[Records from a collection]
Segment Open
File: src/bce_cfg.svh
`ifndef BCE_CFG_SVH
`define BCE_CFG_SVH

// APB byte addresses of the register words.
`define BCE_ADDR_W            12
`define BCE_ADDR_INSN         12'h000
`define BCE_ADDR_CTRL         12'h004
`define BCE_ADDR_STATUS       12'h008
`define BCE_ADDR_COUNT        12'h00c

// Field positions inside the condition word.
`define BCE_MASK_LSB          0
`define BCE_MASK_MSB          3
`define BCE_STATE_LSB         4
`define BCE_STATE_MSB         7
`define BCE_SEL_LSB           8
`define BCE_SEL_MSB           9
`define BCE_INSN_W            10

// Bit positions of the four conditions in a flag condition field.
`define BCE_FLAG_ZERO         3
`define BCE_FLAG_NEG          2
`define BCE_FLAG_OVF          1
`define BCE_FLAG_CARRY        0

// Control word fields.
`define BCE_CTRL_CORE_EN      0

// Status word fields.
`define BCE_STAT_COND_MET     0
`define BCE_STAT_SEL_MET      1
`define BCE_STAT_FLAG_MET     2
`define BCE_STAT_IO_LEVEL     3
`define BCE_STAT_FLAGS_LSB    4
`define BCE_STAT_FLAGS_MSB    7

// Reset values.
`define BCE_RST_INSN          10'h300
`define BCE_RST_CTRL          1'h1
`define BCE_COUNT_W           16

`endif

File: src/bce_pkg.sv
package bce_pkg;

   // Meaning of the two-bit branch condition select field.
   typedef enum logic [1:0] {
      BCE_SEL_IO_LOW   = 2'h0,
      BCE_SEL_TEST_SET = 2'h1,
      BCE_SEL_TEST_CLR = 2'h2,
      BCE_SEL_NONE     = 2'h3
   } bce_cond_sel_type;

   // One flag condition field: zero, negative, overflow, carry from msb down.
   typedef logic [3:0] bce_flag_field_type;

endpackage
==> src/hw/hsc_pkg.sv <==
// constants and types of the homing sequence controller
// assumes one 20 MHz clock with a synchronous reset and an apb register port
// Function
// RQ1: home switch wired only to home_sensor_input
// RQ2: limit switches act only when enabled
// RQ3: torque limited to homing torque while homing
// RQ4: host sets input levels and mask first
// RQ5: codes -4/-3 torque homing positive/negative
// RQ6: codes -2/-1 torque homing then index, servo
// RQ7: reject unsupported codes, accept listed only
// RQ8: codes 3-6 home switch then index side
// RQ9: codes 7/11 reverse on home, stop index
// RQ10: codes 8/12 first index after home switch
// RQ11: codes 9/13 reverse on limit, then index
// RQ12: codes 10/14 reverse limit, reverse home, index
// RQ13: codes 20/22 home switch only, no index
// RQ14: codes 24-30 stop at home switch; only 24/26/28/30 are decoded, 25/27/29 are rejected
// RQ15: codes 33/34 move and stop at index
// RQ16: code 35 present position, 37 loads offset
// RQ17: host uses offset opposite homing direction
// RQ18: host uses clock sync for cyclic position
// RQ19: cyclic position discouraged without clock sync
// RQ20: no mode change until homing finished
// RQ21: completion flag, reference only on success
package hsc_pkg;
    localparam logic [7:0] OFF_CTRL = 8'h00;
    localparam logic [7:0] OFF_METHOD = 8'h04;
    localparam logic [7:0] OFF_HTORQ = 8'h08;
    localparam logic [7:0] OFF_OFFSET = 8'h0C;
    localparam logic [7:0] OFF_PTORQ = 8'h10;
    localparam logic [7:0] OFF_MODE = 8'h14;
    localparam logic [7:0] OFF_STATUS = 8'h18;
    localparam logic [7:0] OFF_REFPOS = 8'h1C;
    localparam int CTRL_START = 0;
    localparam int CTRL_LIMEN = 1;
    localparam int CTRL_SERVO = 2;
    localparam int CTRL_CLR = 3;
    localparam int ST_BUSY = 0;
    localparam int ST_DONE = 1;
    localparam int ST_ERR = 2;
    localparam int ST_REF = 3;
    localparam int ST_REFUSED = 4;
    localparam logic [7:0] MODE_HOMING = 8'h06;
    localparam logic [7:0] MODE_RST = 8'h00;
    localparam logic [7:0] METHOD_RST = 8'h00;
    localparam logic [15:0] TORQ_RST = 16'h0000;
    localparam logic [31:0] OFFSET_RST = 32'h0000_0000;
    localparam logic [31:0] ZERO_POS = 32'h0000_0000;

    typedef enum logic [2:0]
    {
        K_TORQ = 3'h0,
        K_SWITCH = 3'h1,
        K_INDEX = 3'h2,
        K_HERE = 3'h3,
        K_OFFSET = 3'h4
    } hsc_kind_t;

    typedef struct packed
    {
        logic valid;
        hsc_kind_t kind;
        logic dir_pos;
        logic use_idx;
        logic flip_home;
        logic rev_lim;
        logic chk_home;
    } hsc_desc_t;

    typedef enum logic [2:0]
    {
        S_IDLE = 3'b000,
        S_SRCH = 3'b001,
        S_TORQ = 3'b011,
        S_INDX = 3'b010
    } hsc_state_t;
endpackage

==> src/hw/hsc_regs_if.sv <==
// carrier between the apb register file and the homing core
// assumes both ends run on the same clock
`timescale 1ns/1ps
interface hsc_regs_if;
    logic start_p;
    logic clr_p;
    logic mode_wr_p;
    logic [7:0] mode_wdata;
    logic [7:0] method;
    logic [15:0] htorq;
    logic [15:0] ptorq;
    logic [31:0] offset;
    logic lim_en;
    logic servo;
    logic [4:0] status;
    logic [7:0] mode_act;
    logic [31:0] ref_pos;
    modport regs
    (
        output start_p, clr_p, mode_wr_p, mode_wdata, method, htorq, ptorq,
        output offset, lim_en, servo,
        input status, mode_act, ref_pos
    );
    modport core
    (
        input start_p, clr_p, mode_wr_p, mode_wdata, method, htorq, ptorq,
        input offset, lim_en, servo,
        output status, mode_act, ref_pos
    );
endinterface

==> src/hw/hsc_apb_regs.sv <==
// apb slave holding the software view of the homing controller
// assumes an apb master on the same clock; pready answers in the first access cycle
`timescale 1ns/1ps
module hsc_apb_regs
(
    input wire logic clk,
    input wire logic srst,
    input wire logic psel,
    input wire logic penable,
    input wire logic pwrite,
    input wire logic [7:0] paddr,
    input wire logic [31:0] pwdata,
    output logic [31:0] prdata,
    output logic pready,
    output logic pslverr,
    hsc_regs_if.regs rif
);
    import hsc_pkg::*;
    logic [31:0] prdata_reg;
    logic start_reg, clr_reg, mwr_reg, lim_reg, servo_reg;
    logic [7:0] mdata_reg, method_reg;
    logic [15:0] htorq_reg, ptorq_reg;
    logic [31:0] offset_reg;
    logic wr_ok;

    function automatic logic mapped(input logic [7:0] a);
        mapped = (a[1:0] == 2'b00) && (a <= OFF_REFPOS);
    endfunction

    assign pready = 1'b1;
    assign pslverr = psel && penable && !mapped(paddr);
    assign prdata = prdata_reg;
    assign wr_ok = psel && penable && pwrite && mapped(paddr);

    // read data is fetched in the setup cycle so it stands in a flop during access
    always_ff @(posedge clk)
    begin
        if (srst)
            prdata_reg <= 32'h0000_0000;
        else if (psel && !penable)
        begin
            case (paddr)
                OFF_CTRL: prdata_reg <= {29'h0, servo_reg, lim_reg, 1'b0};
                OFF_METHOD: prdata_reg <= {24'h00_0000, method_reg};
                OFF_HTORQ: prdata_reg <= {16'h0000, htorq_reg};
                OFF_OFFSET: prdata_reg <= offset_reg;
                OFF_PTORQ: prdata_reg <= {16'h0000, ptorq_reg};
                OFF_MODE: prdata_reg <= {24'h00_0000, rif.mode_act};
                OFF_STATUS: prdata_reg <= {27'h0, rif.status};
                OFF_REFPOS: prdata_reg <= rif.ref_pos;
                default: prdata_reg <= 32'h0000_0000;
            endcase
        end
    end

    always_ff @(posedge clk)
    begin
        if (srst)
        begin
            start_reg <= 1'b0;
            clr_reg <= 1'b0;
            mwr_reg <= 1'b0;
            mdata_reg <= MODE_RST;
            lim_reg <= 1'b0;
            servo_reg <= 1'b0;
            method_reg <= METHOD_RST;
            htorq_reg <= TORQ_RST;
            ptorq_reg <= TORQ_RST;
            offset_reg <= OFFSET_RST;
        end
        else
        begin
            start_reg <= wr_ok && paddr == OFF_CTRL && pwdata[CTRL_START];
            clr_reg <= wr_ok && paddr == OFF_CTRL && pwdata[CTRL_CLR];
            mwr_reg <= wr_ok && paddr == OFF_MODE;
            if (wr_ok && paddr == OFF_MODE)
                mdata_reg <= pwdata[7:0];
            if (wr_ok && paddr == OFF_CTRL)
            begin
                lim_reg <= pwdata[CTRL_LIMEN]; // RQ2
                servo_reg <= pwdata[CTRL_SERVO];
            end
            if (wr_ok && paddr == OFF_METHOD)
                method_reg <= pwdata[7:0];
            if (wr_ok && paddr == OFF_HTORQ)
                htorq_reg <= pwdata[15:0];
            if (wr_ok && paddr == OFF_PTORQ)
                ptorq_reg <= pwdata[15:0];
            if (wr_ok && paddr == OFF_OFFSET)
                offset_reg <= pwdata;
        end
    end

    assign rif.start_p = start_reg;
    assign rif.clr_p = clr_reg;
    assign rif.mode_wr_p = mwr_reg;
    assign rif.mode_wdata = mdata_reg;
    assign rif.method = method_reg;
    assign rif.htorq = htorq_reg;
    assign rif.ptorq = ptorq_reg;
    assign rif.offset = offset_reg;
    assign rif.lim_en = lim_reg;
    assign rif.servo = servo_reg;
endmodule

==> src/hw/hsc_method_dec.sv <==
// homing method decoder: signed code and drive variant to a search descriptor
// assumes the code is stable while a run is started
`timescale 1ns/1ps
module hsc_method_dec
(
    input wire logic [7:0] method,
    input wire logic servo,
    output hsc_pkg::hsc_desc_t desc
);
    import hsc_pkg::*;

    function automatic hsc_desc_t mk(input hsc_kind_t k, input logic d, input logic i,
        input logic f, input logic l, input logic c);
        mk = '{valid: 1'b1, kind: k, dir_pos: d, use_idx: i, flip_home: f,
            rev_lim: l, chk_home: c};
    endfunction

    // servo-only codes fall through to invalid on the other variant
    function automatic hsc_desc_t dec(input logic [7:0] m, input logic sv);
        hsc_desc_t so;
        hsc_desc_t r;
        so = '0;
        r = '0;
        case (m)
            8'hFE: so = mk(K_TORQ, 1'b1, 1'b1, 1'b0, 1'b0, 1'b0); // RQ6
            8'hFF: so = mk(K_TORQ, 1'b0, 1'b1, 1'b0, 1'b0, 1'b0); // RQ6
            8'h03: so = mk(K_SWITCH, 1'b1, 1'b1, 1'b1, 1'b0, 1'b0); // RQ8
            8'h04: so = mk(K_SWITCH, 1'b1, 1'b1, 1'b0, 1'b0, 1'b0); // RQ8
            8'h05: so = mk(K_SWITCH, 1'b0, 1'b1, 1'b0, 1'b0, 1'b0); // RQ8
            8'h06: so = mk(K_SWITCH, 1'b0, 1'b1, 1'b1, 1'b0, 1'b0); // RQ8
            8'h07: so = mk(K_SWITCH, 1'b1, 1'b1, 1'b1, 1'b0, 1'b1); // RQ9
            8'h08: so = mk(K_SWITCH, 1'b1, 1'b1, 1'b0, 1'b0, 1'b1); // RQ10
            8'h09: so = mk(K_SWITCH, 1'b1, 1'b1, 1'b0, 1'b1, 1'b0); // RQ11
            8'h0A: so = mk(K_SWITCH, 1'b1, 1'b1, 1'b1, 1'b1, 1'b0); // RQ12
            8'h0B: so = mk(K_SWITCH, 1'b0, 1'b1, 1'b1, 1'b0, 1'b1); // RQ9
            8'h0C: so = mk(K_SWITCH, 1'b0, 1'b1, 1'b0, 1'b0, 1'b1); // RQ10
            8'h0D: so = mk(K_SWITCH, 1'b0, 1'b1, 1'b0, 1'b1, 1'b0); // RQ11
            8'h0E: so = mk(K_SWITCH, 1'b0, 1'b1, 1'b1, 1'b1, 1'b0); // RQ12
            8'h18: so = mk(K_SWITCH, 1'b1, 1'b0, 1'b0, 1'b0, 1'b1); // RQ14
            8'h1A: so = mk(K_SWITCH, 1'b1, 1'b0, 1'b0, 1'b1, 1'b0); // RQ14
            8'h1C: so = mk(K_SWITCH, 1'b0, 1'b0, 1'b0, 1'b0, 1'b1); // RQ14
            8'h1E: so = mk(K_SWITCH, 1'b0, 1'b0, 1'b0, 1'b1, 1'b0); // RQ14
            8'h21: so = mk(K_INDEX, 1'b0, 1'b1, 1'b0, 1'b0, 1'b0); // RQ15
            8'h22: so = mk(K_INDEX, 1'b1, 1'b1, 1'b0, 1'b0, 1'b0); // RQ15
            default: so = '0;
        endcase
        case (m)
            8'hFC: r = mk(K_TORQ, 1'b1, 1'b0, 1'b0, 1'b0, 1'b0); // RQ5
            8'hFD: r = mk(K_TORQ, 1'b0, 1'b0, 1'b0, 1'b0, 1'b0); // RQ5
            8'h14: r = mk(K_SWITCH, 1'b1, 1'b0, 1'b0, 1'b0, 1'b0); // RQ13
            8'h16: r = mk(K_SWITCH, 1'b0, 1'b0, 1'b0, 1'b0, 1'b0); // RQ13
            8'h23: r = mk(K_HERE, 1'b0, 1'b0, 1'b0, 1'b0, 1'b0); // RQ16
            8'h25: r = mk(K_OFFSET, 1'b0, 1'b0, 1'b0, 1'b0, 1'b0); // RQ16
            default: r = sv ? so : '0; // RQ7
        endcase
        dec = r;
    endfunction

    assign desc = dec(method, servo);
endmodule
Segment Closed
Segment Open
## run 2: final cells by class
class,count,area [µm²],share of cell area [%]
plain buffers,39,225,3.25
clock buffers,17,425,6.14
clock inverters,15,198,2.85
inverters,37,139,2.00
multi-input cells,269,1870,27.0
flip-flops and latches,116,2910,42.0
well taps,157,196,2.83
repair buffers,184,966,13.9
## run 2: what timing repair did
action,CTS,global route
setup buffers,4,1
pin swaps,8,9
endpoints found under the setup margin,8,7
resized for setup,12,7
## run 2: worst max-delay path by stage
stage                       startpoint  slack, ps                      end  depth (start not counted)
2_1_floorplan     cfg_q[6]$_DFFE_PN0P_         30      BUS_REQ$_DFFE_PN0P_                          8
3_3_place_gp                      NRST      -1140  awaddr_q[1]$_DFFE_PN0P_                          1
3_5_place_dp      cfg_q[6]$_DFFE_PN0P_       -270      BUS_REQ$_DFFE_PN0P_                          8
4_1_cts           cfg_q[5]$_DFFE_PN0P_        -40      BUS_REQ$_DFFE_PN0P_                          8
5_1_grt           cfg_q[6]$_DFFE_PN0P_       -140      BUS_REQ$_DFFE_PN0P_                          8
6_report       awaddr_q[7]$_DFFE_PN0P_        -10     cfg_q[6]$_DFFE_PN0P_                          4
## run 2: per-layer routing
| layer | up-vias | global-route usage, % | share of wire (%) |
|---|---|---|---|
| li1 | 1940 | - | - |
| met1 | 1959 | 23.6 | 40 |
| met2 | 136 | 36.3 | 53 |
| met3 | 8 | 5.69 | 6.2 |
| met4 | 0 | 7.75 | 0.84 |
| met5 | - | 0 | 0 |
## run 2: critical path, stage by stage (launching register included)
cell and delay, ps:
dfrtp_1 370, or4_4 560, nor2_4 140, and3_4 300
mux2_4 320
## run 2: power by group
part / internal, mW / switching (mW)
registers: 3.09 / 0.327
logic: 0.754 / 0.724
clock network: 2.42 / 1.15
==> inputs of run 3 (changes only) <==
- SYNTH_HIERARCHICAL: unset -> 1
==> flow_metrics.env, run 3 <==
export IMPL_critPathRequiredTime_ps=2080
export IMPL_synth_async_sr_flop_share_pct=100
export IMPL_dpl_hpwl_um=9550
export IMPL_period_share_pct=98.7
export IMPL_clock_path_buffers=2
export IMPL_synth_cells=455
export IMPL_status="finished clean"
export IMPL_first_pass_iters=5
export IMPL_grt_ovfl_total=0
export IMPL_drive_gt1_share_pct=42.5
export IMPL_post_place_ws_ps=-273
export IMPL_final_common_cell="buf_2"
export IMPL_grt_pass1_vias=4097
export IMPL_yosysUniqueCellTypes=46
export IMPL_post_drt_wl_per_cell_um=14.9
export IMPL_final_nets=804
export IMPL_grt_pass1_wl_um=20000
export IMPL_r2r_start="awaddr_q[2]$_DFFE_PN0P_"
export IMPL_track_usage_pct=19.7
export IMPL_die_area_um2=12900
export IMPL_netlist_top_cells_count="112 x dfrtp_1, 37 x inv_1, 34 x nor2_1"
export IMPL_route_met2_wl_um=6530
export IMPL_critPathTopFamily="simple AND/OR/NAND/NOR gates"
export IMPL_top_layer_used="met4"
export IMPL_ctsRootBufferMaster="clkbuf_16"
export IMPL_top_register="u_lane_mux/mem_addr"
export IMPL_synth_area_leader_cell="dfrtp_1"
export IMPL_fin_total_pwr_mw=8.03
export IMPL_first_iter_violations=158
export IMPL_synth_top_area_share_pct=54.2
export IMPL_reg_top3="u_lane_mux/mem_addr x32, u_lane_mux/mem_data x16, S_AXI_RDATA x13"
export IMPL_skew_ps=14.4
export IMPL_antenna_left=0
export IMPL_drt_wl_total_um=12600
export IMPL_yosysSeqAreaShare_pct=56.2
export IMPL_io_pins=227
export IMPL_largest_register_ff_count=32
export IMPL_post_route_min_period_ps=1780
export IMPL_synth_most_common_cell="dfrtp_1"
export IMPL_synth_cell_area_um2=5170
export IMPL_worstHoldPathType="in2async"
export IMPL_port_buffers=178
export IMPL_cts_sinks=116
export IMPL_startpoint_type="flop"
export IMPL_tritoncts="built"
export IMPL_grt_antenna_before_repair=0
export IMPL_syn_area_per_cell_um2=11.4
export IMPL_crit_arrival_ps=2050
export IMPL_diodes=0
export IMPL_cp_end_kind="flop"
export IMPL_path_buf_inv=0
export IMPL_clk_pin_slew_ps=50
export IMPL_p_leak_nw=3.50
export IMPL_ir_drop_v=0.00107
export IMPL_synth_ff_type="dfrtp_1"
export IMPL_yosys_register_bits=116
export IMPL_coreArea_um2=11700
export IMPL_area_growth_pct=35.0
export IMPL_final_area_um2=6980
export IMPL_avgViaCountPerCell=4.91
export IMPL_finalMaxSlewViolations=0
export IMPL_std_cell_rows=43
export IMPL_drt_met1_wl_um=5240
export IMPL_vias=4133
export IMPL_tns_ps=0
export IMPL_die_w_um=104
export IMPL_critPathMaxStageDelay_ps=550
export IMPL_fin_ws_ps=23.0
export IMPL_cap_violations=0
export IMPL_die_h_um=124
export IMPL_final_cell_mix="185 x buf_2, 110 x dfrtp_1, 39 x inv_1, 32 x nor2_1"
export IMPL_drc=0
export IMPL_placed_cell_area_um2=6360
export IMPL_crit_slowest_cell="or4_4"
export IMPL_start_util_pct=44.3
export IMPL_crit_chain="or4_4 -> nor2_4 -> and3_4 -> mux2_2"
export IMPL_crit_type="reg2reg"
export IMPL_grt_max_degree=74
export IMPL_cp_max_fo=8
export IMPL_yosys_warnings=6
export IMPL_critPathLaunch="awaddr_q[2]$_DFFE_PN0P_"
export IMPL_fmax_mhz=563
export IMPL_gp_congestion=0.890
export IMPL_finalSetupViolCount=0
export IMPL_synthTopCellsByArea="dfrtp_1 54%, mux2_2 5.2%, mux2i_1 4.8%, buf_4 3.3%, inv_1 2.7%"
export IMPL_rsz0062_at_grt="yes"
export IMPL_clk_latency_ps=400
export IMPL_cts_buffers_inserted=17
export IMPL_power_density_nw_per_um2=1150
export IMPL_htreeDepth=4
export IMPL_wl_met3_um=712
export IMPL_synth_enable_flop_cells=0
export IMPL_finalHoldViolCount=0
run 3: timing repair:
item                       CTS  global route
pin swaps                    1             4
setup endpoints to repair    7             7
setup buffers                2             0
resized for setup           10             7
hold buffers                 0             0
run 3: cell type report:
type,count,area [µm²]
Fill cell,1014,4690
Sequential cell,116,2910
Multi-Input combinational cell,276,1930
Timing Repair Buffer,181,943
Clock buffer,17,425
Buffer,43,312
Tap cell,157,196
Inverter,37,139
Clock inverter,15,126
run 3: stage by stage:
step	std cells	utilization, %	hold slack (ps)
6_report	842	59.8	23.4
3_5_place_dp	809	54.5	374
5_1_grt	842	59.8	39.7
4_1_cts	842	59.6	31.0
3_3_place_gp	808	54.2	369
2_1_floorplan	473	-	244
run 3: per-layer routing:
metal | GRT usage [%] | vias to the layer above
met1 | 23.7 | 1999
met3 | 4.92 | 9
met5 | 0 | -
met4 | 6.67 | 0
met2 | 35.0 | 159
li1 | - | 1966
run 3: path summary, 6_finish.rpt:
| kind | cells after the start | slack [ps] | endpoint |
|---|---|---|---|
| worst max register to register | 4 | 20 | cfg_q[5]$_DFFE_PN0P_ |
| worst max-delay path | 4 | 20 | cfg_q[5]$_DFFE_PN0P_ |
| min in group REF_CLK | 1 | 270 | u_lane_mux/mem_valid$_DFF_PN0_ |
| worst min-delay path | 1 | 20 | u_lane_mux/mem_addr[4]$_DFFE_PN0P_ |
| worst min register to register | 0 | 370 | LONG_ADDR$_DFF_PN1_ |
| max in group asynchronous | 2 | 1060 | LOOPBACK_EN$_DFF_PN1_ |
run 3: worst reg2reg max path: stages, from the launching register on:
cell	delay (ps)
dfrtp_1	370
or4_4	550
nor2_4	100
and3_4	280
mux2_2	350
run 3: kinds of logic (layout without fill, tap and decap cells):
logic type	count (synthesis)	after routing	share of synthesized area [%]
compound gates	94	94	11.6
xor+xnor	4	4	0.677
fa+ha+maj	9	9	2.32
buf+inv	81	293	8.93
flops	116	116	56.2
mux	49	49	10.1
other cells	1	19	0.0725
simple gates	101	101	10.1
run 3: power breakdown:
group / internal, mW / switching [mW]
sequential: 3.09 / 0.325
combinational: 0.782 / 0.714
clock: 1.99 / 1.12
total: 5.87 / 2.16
Segment Closed
▸ **Exercise prompt**
From the records above, transcribe without alteration every line from the one with "export IMPL_synth_async_sr_flop_share_pct=100" to the one with "export IMPL_cts_sinks=116", inclusive.

▸ **Written answer**
export IMPL_synth_async_sr_flop_share_pct=100
export IMPL_dpl_hpwl_um=9550
export IMPL_period_share_pct=98.7
export IMPL_clock_path_buffers=2
export IMPL_synth_cells=455
export IMPL_status="finished clean"
export IMPL_first_pass_iters=5
export IMPL_grt_ovfl_total=0
export IMPL_drive_gt1_share_pct=42.5
export IMPL_post_place_ws_ps=-273
export IMPL_final_common_cell="buf_2"
export IMPL_grt_pass1_vias=4097
export IMPL_yosysUniqueCellTypes=46
export IMPL_post_drt_wl_per_cell_um=14.9
export IMPL_final_nets=804
export IMPL_grt_pass1_wl_um=20000
export IMPL_r2r_start="awaddr_q[2]$_DFFE_PN0P_"
export IMPL_track_usage_pct=19.7
export IMPL_die_area_um2=12900
export IMPL_netlist_top_cells_count="112 x dfrtp_1, 37 x inv_1, 34 x nor2_1"
export IMPL_route_met2_wl_um=6530
export IMPL_critPathTopFamily="simple AND/OR/NAND/NOR gates"
export IMPL_top_layer_used="met4"
export IMPL_ctsRootBufferMaster="clkbuf_16"
export IMPL_top_register="u_lane_mux/mem_addr"
export IMPL_synth_area_leader_cell="dfrtp_1"
export IMPL_fin_total_pwr_mw=8.03
export IMPL_first_iter_violations=158
export IMPL_synth_top_area_share_pct=54.2
export IMPL_reg_top3="u_lane_mux/mem_addr x32, u_lane_mux/mem_data x16, S_AXI_RDATA x13"
export IMPL_skew_ps=14.4
export IMPL_antenna_left=0
export IMPL_drt_wl_total_um=12600
export IMPL_yosysSeqAreaShare_pct=56.2
export IMPL_io_pins=227
export IMPL_largest_register_ff_count=32
export IMPL_post_route_min_period_ps=1780
export IMPL_synth_most_common_cell="dfrtp_1"
export IMPL_synth_cell_area_um2=5170
export IMPL_worstHoldPathType="in2async"
export IMPL_port_buffers=178
export IMPL_cts_sinks=116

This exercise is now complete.